Commerce secretary urges bold action on cybersecurity

Commerce Secretary Penny Pritzker warns of a cyber workforce shortage and cautions against government efforts to overly-centralize cybersecurity authority.

"Consider me very wary of any vast centralization effort that dilutes our authority -- as [government] managers -- to hold our teams accountable," she told the Commission on Enhancing National Cybersecurity at its final field meeting in Washington.

Pritzker argued that the commission needs to address the question of, "how to strike a balance between centralizing certain cybersecurity functions and standards while preserving the independent authority needed for department leaders to fulfill our mission-critical responsibilities."

She said that having the right people is central to her challenge to meet the department's cybersecurity commitments. 

"Since arriving at Commerce, I have faced a chronic shortage both in quantity and quality of cybersecurity personnel," said Pritzker. "Yet I do not have the authority, flexibility, or resources to do enough about it."
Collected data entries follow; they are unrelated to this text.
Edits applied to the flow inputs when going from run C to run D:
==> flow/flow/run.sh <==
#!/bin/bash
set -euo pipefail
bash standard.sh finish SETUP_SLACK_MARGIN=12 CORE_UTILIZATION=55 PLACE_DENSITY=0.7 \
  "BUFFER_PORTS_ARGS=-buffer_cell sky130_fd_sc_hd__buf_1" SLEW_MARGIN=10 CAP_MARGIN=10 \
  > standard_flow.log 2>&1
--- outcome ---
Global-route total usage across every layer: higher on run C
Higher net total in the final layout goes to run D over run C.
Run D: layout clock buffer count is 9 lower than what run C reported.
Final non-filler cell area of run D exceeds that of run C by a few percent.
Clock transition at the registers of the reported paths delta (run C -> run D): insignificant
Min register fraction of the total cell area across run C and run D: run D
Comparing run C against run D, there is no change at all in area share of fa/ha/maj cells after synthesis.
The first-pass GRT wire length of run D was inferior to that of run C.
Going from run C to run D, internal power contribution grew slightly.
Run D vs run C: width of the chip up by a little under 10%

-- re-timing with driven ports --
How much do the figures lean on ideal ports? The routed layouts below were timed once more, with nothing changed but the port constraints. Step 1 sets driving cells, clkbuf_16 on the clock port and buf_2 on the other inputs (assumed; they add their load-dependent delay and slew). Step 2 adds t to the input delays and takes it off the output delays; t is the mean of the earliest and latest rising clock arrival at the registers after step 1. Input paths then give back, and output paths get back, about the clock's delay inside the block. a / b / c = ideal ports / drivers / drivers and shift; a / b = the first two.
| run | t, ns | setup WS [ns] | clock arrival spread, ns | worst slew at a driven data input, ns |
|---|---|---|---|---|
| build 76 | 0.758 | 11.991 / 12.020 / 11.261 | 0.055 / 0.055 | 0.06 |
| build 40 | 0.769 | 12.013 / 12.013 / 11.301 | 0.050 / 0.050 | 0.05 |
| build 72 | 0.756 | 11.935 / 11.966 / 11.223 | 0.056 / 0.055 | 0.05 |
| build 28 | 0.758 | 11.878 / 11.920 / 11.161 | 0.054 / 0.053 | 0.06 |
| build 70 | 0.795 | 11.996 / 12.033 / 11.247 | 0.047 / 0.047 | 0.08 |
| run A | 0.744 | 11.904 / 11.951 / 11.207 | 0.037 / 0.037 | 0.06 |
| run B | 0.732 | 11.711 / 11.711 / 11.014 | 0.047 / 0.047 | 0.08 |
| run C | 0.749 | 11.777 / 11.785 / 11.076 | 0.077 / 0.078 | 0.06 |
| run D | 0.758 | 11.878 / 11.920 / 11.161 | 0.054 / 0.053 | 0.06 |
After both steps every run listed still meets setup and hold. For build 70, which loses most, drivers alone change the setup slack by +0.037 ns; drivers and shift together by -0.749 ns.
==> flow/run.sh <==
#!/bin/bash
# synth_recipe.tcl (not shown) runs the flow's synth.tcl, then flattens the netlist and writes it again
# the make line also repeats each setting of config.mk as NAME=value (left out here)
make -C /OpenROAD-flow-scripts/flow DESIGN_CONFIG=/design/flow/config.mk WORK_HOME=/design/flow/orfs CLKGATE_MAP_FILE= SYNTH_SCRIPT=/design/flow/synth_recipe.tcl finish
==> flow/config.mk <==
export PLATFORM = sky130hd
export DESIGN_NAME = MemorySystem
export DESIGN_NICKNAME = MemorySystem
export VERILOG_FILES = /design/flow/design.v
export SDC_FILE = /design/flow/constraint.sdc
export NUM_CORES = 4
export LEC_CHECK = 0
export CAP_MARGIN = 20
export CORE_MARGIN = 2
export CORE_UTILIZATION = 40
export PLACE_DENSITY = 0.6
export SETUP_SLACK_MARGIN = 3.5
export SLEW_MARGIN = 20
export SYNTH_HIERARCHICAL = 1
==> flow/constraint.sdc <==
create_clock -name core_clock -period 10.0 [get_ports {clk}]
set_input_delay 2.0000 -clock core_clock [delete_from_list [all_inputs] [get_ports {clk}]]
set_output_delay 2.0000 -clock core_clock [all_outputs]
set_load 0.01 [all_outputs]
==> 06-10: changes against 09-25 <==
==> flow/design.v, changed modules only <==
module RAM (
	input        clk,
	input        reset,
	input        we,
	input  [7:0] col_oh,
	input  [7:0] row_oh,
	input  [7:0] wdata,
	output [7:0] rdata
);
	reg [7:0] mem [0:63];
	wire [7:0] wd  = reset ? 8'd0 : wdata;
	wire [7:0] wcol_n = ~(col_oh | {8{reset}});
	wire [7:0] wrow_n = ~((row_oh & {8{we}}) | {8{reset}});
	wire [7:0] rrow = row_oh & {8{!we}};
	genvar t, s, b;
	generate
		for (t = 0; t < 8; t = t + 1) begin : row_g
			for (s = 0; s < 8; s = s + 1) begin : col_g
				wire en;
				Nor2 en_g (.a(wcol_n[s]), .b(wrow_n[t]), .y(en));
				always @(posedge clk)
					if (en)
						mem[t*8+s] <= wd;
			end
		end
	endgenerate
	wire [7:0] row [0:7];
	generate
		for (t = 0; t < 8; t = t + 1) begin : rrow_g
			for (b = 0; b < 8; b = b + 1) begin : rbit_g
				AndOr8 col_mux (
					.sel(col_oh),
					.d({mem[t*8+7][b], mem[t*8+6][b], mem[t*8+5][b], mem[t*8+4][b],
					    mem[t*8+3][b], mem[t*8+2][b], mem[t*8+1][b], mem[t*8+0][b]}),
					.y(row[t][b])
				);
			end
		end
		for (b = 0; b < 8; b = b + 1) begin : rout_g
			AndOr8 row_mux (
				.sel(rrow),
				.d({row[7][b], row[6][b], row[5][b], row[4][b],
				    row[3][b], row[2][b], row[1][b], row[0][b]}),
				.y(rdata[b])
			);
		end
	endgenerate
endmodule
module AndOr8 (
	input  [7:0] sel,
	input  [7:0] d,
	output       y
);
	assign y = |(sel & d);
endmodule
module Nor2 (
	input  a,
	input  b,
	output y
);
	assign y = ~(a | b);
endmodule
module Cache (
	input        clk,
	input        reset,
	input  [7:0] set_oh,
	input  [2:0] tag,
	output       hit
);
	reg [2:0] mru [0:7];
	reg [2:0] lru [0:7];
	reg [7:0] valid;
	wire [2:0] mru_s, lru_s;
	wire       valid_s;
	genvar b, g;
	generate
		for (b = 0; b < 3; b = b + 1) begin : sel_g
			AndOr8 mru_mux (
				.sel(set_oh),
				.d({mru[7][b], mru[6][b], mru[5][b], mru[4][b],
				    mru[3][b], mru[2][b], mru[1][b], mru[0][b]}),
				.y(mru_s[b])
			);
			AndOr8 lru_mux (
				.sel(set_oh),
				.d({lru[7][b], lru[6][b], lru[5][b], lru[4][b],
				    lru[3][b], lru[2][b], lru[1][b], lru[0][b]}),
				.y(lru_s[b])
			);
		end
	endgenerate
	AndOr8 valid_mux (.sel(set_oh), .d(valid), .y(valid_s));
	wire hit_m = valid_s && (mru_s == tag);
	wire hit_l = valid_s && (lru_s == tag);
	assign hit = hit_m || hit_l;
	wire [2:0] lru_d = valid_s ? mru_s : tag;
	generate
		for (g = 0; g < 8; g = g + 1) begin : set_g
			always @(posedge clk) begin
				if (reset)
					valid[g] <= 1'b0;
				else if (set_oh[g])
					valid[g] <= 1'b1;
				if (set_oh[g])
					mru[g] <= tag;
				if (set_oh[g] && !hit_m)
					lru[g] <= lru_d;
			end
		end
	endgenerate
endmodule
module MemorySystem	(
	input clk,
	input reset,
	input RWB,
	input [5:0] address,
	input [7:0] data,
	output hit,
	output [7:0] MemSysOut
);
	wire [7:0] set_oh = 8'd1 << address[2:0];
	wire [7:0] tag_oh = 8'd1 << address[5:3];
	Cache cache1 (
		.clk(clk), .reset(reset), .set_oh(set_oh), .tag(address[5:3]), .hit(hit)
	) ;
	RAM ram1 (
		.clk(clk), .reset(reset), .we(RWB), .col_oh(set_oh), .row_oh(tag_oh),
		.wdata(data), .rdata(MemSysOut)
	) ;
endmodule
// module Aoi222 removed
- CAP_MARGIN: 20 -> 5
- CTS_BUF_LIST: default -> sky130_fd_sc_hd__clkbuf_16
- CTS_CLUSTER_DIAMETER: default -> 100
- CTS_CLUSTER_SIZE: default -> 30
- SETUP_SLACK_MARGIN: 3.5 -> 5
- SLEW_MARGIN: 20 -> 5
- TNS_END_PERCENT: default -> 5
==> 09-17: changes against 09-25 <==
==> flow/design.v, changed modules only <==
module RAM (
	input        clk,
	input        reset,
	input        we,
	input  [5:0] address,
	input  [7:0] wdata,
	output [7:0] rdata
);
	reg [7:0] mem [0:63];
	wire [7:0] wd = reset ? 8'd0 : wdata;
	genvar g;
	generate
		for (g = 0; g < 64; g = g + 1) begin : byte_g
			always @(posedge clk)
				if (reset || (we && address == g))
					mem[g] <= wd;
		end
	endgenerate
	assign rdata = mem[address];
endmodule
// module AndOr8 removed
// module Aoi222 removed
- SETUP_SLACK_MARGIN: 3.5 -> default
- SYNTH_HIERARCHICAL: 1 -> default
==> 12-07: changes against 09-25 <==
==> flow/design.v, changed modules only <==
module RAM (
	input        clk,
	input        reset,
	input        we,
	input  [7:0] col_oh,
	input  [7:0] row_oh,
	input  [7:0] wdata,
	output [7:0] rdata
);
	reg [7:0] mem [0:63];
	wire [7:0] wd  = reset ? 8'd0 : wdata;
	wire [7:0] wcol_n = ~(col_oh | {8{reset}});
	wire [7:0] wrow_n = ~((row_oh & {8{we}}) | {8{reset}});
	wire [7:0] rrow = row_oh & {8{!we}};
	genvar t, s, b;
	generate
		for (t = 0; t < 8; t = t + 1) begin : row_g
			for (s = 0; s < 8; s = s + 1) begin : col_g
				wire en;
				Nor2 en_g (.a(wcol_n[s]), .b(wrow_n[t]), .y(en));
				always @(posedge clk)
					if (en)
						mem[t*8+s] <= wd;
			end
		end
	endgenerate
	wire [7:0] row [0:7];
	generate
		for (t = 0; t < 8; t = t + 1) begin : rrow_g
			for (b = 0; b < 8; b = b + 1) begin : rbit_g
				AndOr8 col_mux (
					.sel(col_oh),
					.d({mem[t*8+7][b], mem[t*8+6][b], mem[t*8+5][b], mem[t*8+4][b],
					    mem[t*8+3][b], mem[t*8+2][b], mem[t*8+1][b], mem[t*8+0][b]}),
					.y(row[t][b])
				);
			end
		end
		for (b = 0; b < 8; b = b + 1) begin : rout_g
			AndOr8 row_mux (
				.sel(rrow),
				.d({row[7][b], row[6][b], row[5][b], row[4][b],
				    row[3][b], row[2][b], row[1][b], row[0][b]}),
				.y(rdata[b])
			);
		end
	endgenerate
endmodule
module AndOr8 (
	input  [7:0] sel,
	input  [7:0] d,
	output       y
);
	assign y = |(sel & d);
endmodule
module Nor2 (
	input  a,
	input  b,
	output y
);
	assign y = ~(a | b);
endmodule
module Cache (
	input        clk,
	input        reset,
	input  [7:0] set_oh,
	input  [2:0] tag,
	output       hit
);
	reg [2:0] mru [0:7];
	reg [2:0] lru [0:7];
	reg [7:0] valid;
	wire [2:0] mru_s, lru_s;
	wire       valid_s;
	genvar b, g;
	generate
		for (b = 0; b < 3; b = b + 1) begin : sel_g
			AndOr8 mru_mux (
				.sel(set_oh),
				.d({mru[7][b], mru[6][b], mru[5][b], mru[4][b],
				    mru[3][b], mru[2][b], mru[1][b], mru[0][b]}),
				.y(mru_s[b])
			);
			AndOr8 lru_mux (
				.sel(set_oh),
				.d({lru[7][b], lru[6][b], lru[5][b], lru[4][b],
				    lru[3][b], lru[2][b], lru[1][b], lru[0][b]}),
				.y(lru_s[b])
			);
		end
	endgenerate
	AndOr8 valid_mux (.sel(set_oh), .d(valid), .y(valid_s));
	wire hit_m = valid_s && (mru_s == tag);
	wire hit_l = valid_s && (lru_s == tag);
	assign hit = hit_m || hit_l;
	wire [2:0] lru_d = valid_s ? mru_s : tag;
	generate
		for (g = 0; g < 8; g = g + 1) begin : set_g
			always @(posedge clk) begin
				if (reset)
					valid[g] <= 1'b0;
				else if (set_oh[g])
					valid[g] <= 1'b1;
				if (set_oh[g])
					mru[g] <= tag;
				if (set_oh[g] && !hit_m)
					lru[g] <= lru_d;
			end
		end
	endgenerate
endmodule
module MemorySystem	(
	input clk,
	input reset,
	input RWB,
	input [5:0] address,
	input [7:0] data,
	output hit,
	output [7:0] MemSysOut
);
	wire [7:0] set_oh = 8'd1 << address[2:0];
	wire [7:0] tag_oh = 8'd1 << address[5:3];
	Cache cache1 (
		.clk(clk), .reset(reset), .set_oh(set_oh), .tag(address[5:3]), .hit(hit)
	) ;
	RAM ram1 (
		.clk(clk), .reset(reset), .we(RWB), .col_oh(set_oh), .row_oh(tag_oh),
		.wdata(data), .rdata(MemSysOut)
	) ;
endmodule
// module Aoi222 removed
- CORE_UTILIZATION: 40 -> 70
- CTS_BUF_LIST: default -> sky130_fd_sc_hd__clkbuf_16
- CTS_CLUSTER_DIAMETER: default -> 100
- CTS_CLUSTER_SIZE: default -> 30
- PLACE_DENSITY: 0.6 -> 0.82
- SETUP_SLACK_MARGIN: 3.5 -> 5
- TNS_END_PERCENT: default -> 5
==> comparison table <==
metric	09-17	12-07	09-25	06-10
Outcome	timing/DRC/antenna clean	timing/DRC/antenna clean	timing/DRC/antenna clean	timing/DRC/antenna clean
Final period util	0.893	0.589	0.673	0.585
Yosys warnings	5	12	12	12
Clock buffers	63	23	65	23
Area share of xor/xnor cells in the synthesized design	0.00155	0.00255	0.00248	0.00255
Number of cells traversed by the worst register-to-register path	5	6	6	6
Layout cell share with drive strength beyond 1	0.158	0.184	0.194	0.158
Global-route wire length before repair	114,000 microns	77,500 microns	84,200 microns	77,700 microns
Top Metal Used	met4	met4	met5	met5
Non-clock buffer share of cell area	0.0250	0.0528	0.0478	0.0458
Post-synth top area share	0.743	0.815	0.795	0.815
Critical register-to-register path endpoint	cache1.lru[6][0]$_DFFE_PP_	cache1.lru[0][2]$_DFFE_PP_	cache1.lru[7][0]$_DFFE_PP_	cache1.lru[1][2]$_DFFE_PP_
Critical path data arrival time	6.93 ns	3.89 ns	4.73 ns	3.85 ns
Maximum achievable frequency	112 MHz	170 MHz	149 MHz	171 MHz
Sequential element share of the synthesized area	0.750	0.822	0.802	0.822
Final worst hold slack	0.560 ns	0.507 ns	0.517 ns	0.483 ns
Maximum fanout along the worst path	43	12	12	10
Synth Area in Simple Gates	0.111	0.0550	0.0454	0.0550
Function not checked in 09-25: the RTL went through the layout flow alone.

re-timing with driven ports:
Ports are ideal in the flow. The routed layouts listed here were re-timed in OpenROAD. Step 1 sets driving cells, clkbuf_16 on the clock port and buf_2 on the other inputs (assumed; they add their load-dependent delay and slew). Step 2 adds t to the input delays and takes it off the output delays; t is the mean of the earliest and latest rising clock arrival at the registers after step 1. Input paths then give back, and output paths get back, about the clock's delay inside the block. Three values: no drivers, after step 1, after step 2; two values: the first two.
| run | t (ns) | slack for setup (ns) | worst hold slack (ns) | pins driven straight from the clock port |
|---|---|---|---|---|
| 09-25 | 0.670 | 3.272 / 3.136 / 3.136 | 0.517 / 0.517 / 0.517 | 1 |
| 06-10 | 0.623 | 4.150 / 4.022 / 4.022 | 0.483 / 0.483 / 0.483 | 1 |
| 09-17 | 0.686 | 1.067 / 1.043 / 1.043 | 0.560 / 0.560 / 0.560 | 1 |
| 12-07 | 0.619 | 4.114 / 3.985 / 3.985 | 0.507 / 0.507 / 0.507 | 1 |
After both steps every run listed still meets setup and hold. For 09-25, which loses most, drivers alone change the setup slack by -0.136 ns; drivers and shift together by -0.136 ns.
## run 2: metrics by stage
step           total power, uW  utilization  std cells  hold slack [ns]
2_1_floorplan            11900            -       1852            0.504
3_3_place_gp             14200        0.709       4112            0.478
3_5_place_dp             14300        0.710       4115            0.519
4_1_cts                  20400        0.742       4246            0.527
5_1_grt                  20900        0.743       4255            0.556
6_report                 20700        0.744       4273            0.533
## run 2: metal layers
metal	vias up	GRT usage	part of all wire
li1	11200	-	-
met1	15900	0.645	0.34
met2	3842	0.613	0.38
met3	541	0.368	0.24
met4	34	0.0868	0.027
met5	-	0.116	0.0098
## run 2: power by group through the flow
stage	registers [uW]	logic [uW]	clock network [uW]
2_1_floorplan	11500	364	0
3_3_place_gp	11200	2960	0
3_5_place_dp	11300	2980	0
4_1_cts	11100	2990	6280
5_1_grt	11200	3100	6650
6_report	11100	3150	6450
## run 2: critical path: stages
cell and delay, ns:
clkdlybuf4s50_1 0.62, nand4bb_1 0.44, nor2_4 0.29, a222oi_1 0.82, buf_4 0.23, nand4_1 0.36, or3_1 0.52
Pritzker urged the commission to adopt a number of initiatives to address the national shortage of qualified cybersecurity professionals.

"You might consider recommending a centralized system to recruit, train and place federal cybersecurity personnel," she told commission members.

"We need specialized pay scales to compete with the private sector -- like those used for the financial industry," she added. "Maybe it's time for contracts with preset time commitments or even private-sector-style non-compete agreements."

She also floated ideas such as debt forgiveness for graduates of certified programs, "tuition-free community college in return for federal service; and cybersecurity apprenticeships within civilian agencies."

Pritzker also decried the cumbersome funding process for upgrading legacy technology and called for more flexibility in the acquisition and contracting process.

"Securing funds from Congress for specific programs is much easier than long-term improvements," she said. "As a result, we rely on loose change in our operational and maintenance budgets to patch outdated systems instead of making strategic decisions."

Pritzker called for an adoption of shared services that can create efficiencies for government agencies that simultaneously preserves agency autonomy.

"For example, DHS' Continuous Diagnostics and Mitigation is a valuable tool for helping departments conduct real-time risk management," she said. "We see it as a service -- not just a top-down mandate -- that empowers my peers and me to meet our core responsibility to secure our departments' networks and data." 

She also said that shared services could be applied to the procurement process and that the General Services Administration and the National Institute of Standards and Technology "could provide CIOS from across the federal government with a sandbox environment to evaluate the latest software."

Echoing a common refrain, Pritzker also pushed the commission to enhance cooperation between government and the private sector, saying that government still lacks "effective mechanisms for fostering meaningful government-industry cooperation across the full spectrum of cybersecurity issues."

She implored the commission to be bold and creative in its recommendations that "will steer the next President's agenda from day one and influence our country's cybersecurity priorities for many years to come."

The 12-member commission is in the process of reviewing more than 170 responses to its recent request for information, and is scheduled to deliver its final report to President Barack Obama on Dec. 1.